Talebelerinden Hâce Ziyâüddîn, onun güzel sözlerini Künûz-ül-Fevâid adlı eserinde topladı. Orada Şeyh Sadreddîn'in talebelerinden birine şöyle vasiyet ettiği yazılıdır:
Peygamber efendimizin (sallallahü aleyhi ve sellem) bildirdiği hadîs-i kudsîde buyuruldu ki: "Lâ ilâhe illallah kal'amdır. Bunu okuyan, kal'ama girmiş olur. Kal'ama giren de, azâbımdan kurtulur." Kal'aya girmek üç türlüdür. Zâhir, bâtın ve hakîkat ile girmek. Zâhir kal'asına giren, havf ve recâ ile Allahü teâlânın gadabından korkup, rahmetini umarak Allah'tan başkasını yok etmelidir. Zîrâ bütün âlem, düşman veya dost olsa, Allahü teâlânın hükmü, irâdesi olmadan hiçbir kimse, hiçbir fayda ve zarar, iyilik ve kötülük yapamaz. Nitekim, Allahü teâlâ, En'âm sûresi on yedinci âyet-i kerîmesinde meâlen; "Eğer Allah sana bir belâ, dert dokundurursa, onu O'ndan başka açacak (giderecek) kimse yoktur. Sana bir hayır dokundurursa (verirse), onu devâm ettirmeye ve her şeye O kâdirdir" buyurdu...

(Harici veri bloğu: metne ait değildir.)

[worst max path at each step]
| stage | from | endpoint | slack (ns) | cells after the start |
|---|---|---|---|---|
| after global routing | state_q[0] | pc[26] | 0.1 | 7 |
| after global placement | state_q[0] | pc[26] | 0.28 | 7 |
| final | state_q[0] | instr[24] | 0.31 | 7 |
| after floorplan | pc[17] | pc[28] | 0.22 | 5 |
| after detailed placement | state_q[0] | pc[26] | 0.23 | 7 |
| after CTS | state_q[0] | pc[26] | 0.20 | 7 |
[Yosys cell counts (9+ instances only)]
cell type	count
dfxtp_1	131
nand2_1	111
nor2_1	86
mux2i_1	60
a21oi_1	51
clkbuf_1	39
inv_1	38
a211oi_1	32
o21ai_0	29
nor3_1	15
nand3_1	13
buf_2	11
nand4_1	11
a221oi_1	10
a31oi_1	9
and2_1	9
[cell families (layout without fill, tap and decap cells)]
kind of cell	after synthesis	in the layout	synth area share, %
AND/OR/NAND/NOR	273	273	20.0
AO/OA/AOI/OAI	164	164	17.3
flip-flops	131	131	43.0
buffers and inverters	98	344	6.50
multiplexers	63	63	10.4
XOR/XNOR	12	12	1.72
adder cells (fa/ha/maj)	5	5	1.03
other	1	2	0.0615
`src/rtl/exp4_unidade_controle.sv`:
```
// exp4_unidade_controle
// ---------------------------------------------------------------------------
// Moore control unit for the experiment-4 game round. It waits for a player
// move and registers the switches. It then compares them against the ROM word
// at the current address and advances the address. The round ends on a full
// set of hits, on the first miss, or when no move arrives for TIMEOUT_CICLOS
// cycles.
//
// Ports:
//   clock              system clock, rising edge
//   reset              asynchronous active-high reset, forces state inicial
//   iniciar            level input, starts or restarts a round
//   jogada             raw move button (level), edge-detected here
//   chavesIgualMemoria datapath compare result (switches == ROM word)
//   fimC               datapath counter carry (address == 15)
//   zeraC / contaC     clear / increment datapath address counter
//   zeraR / registraR  clear / load datapath switch register
//   pronto             round finished (any end state)
//   acertou / errou / timeout   which way the round ended
//   db_estado          current state code for the HEX debug display
// ---------------------------------------------------------------------------
module exp4_unidade_controle #(
  parameter int TIMEOUT_CICLOS = 5000
) (
  input  logic       clock,
  input  logic       reset,
  input  logic       iniciar,
  input  logic       jogada,
  input  logic       chavesIgualMemoria,
  input  logic       fimC,
  output logic       zeraC,
  output logic       contaC,
  output logic       zeraR,
  output logic       registraR,
  output logic       pronto,
  output logic       acertou,
  output logic       errou,
  output logic       timeout,
  output logic [3:0] db_estado
);

  // The counter only has to reach TIMEOUT_CICLOS-1, so ceil(log2) bits suffice.
  localparam int CW = (TIMEOUT_CICLOS > 1) ? $clog2(TIMEOUT_CICLOS) : 1;
  localparam logic [CW-1:0] CNT_MAX = CW'(TIMEOUT_CICLOS - 1);

  // State codes double as the debug display value.
  typedef enum logic [3:0] {
    S_INICIAL     = 4'b0000,
    S_PREPARACAO  = 4'b0001,
    S_ESPERA      = 4'b0010,
    S_REGISTRA    = 4'b0100,
    S_COMPARACAO  = 4'b0101,
    S_PROXIMO     = 4'b0110,
    S_FIM_ACERTO  = 4'b1010,
    S_FIM_ERRO    = 4'b1110,
    S_FIM_TIMEOUT = 4'b1111
  } estado_t;

  estado_t       estado;
  estado_t       proximo_estado;
  logic          jogada_d;
  logic          pulso_jogada;
  logic [CW-1:0] cnt_timeout;
  logic          fim_contagem;

  assign pulso_jogada = jogada & ~jogada_d;
  assign fim_contagem = (cnt_timeout == CNT_MAX);

  // State register.
  always_ff @(posedge clock or posedge reset) begin
    if (reset) begin
      estado <= S_INICIAL;
    end else begin
      estado <= proximo_estado;
    end
  end

  // The previous button level runs in every state. A press that is already
  // held when espera begins therefore produces no edge.
  always_ff @(posedge clock or posedge reset) begin
    if (reset) begin
      jogada_d <= 1'b0;
    end else begin
      jogada_d <= jogada;
    end
  end

  // Idle counter for espera. It is held at its terminal value instead of
  // wrapping, because the FSM leaves espera on that same cycle.
  always_ff @(posedge clock or posedge reset) begin
    if (reset) begin
      cnt_timeout <= '0;
    end else if (estado != S_ESPERA) begin
      cnt_timeout <= '0;
    end else if (!fim_contagem) begin
      cnt_timeout <= cnt_timeout + 1'b1;
    end
  end

  // Next-state logic. In espera a move edge takes priority over the timeout.
  always_comb begin
    proximo_estado = S_INICIAL;
    case (estado)
      S_INICIAL:     proximo_estado = iniciar ? S_PREPARACAO : S_INICIAL;
      S_PREPARACAO:  proximo_estado = S_ESPERA;
      S_ESPERA: begin
        if (pulso_jogada) begin
          proximo_estado = S_REGISTRA;
        end else if (fim_contagem) begin
          proximo_estado = S_FIM_TIMEOUT;
        end else begin
          proximo_estado = S_ESPERA;
        end
      end
      S_REGISTRA:    proximo_estado = S_COMPARACAO;
      S_COMPARACAO: begin
        if (!chavesIgualMemoria) begin
          proximo_estado = S_FIM_ERRO;
        end else if (fimC) begin
          proximo_estado = S_FIM_ACERTO;
        end else begin
          proximo_estado = S_PROXIMO;
        end
      end
      S_PROXIMO:     proximo_estado = S_ESPERA;
      S_FIM_ACERTO:  proximo_estado = iniciar ? S_PREPARACAO : S_FIM_ACERTO;
      S_FIM_ERRO:    proximo_estado = iniciar ? S_PREPARACAO : S_FIM_ERRO;
      S_FIM_TIMEOUT: proximo_estado = iniciar ? S_PREPARACAO : S_FIM_TIMEOUT;
      default:       proximo_estado = S_INICIAL;
    endcase
  end

  // Moore outputs are decoded from the state register only.
  always_comb begin
    zeraC     = 1'b0;
    contaC    = 1'b0;
    zeraR     = 1'b0;
    registraR = 1'b0;
    pronto    = 1'b0;
    acertou   = 1'b0;
    errou     = 1'b0;
    timeout   = 1'b0;
    db_estado = estado;
    case (estado)
      S_PREPARACAO: begin
        zeraC = 1'b1;
        zeraR = 1'b1;
      end
      S_REGISTRA:    registraR = 1'b1;
      S_PROXIMO:     contaC = 1'b1;
      S_FIM_ACERTO: begin
        pronto  = 1'b1;
        acertou = 1'b1;
      end
      S_FIM_ERRO: begin
        pronto = 1'b1;
        errou  = 1'b1;
      end
      S_FIM_TIMEOUT: begin
        pronto  = 1'b1;
        timeout = 1'b1;
      end
      default: ;
    endcase
  end

endmodule

```
`config.mk`:
```
export PLATFORM = sky130hd
export DESIGN_NAME = exp4_unidade_controle
export DESIGN_NICKNAME = d
export VERILOG_FILES = /design/src/rtl/exp4_unidade_controle.sv
export SDC_FILE = /design/constraint.sdc
export NUM_CORES = 1
export LEC_CHECK = 0
export BUFFER_PORTS_ARGS = -buffer_cell sky130_fd_sc_hd__clkbuf_2
export CAP_MARGIN = 20
export CORE_MARGIN = 2
export CORE_UTILIZATION = 35
export DETAILED_ROUTE_END_ITERATION = 6
export PLACE_DENSITY = 0.65
export SYNTH_ARGS = -nofsm -noshare
export SYNTH_HDL_FRONTEND = slang
export SYNTH_SLANG_ARGS = --single-unit
```
`constraint.sdc`:
```
create_clock -name clock -period 1.82 [get_ports clock]
set_input_delay 0 -clock clock [delete_from_list [all_inputs] [get_ports clock]]
set_output_delay 0 -clock clock [all_outputs]
set_load 0.01 [all_outputs]
```
# Yosys cells after proc, flatten, opt, wreduce, memory -nomap -nowiden
# Cells that the tools add are included.
dict set report classes {
  n_reduce_logical 3
  eq_ne 11
  n_mux 18
  add_sub_neg 1
  n_bitwise 2
}
# op count
set op_table {}
lappend op_table {{4-bit one-hot mux with 8 select lines} 1}
lappend op_table {{4-bit 2-to-1 mux} 7}
lappend op_table {{13-bit 2-to-1 mux} 2}
lappend op_table {{13-bit by 1-bit adder with 13-bit output, second input constant} 1}
lappend op_table {{13-bit == test, second input constant} 1}
lappend op_table {{4-bit by 3-bit == test with 1-bit output, second input constant} 3}
lappend op_table {{4-bit == test, second input constant} 3}
lappend op_table {{1-bit 2-to-1 mux} 8}
lappend op_table {{4-bit by 1-bit == test with 1-bit output, second input constant} 1}
lappend op_table {{4-bit by 2-bit == test with 1-bit output, second input constant} 1}
lappend op_table {{4-bit logical NOT} 1}
lappend op_table {{4-bit by 2-bit inequality test with 1-bit output, second input constant} 1}
lappend op_table {{3-bit OR reduction} 1}
lappend op_table {{2-bit by 1-bit inequality test with 1-bit output, second input constant} 1}
lappend op_table {{2-bit OR reduction} 1}
lappend op_table {{1-bit bitwise AND} 1}
lappend op_table {{1-bit NOT} 1}
dict set report totals {
  input_bits 6
  register_bits 18
  elab_cells 38
  out_inout_bits 12
}

# Logic depth before layout (Yosys ltp)
dict set report depth {
  depth_word 4
  depth_mapped 5
  ltp_nobuf 5
}

# Worst setup path after synthesis
# No wires, ideal clock.
dict set report synth_timing {
  path_kind {flip-flop to flip-flop}
  start {register cnt_timeout[10]}
  end {register cnt_timeout[1]}
  path_stages_with_launch 5
  path_slack_ps 158
  synth_period_minus_slack_ps 1662
  n_path_buf 0
  required_time_ps 1701
  setup_time_ps 119
  arrival_time_ps 1543
  path_cell_list {dfrtp_1 > or4_4 > nor4_4 > mux2i_1 > nor2_2}
}
dict set report synth_between {
  elab_chain_len 2
}
# item line
set synth_lines {}
lappend synth_lines {{from (decl)} 63} ;# logic [CW-1:0] cnt_timeout;
lappend synth_lines {{from (signal assigned)} 96} ;# cnt_timeout <= cnt_timeout + 1'b1;
lappend synth_lines {{13-bit == test} 67} ;# assign fim_contagem = (cnt_timeout == CNT_MAX);
lappend synth_lines {{2-bit by 1-bit inequality test with 1-bit output (no line)} n/a}
# Every way passes these cells.
# A chain may end at the register's enable or synchronous reset.

# Worst setup path in the final report
dict set report layout_timing {
  start {register cnt_timeout[4]}
  end {register cnt_timeout[1]}
}
# The elaborated chain is that of the path after synthesis.

==> impl_metrics.yaml <==
worst_setup_path:
  path_depth: 4
  reg2regPathDepth: 4
  worstSetupPathType: "flip-flop to flip-flop"
  r2r_setup_slack_ns: 0.11
  crit_end: "cnt_timeout[1]"
  cp-start-kind: "flip-flop"
  crit_chain: "or3b_2, nor4_4, mux2i_1, nor2_2"
  rr_endpoint: "cnt_timeout[1]"
  crit_slowest_cell: "or3b_2"
  crit_family: "simple AND/OR/NAND/NOR gates"
  max_stage_delay_ns: 0.49
  cp-startpoint: "cnt_timeout[4]"
  cp_num_buf_inv: 0
  timing.rr.start: "cnt_timeout[4]"
  critPathCaptureType: "flip-flop"
  cp.arrival_ns: 1.90
  crit_required_ns: 2.01
  path_max_fanout: 6
placement:
  place_congestion: 0.776
  port-buffer-count: 17
  dp_hpwl_um: 1540
clock_network:
  path_clk_slew_ns: 0.10
  ctsResizeCount: 0
  cts_root_buffer: "clkbuf_4"
  cts.sinks: 18
  cts-buffers-inserted: 3
  cts_tree: "done"
  clk_path_buf_depth: 2
  clk_latency_ns: 0.28
  post_cts_buffers: 0
  htreeDepth: 1
finish:
  final_util: 0.444
  layout.nets: 145
  diodes: 0
  final_cell_mix: "dfrtp_1 (18), clkbuf_2 (17), nor2_1 (12), nand2_1 (7)"
  area_growth_pct: 19.7
  seq_area_um2: 450
  drive_above_1_share: 0.241
  fillerInstances: 274
  multi_input_comb_area_um2: 517
  layout_commonest_cell: "dfrtp_1"
sta:
  fmax_ghz: 0.584
  hold_viol_final: 0
  slew_headroom: 0.554
  period_share: 0.940
  fin_skew_ns: 0.00125
  finalSetupViolations: 0
  worst_slew_pin_slew_ns: 0.668
  holdWs_ns: 0.132
  fin_crit_ns: 1.71
  tns_ns: 0
  rsz0062_at_grt: "no"
  final-max-slew-violation-count: 0
floorplanning:
  die_x_um: 58.1
  initial_core_util: 0.371
  pin_count: 18
  dieArea_um2: 3370
  fp.dieH_um: 58.1
  coreArea_um2: 2760
  fp-row-count: 19
synth:
  yosys_warnings: 0
  async_flop_share: 1.00
  synthCells: 113
  yosys-top-cells-area: "dfrtp_1 (44%), nor2_1 (4.4%), nand2b_1 (3.7%)"
  yosysSeqAreaShare: 0.440
  synth_top_cell_by_area: "dfrtp_1"
  synth_edf_count: 0
  synthesis.area_um2: 1020
  synth_top_area_frac: 0.440
  ys.flop_type: "dfrtp_1"
  synth_cell_types: 35
  syn_area_per_cell_um2: 9.06
  ys_seq_elements: 18
  synth_nets: 120
hold_path:
  hold_class: "input port to flip-flop"
global_route:
  grt_overflow: 0
  grt_pass1_wl_um: 3560
  grt_max_degree: 19
  grt_antenna_before_repair: 0
  grt_use_total: 0.135
  grt_pass1_vias: 806
routing:
  via_per_inst: 5.17
  drt_drc_violations_left: 0
  wl_per_cell_um: 12.4
  ant_nets: 0
  via_count: 868
  drt_iter0_drc: 15
  first_pass_iters: 4
  routed_wl_um: 2090
status:
  status: "completed"
flow_run:
  drv_cap: 0
pwr:
  power.density_nw_per_um2: 1030
  leakagePower_nw: 0.538
  vdd_drop_max_v: 0.000751
## cell type report
class / instances / area share
Tap cell: 31 / 0.0317
Inverter: 6 / 0.0184
Timing Repair Buffer: 26 / 0.131
Clock buffer: 4 / 0.0296
Sequential cell: 18 / 0.368
Multi-Input combinational cell: 83 / 0.422
## cells in the mapped netlist (all sizes together), types with 2 or more instances
| cell | number |
|---|---|
| inv | 6 |
| nor2 | 13 |
| mux2i | 2 |
| nor3 | 4 |
| a21oi | 6 |
| nand2 | 7 |
| nand2b | 6 |
| and3 | 3 |
| clkbuf | 4 |
| xnor2 | 4 |
| or3 | 5 |
| xor2 | 3 |
| nand3 | 6 |
| nor4 | 5 |
| buf | 2 |
| o21ai | 5 |
| dfrtp | 18 |
## kinds of logic after synthesis
logic type / Yosys count / share of synthesized area
DFF: 18 / 0.440
and+or+nand+nor: 57 / 0.318
buffers and inverters: 12 / 0.0550
AOI/OAI and AO/OA: 15 / 0.0844
adders and majority gates: 1 / 0.0122
xor gates and xnor gates: 7 / 0.0599
muxes: 3 / 0.0306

Bâtınî kal'a ise, ölümden önce bu fânî sarayda (dünyâda olan her şey), devamlı ve bâkî değildir ve yokluk kalemi onun üzerinden geçmiştir. Nitekim Hak teâlâ, er-Rahmân sûresi 26. âyet-i kerîmesinde meâlen; "Yeryüzünde olan her şey fânîdir" buyurdu. O hâlde dünyâdaki şeylerin varlığına ve yokluğuna bakmamalı, bâtınına, özüne bakmalıdır...
Hakîkat kal'ası şudur ki: Cennet isteği, Cehennem korkusu kalbe gelmemeli, Hak'tan başkasına kalbde yer vermemelidir. Nitekim Kamer sûresi 54 ve 55. âyet-i kerîmelerde meâlen; "Şüphesiz takvâ sâhipleri Cennetlerde aydınlıklar içindedirler. Rızâ gösterilen bir yerde... Kudretine nihâyet olmayan bir Melik'in (her şeye hâkim bulunan Allahü teâlânın) huzûrundadırlar" buyruldu. Oraya kavuşunca, Cennet kendiliğinden kazanılmış olur. Cehennem ondan kaçar.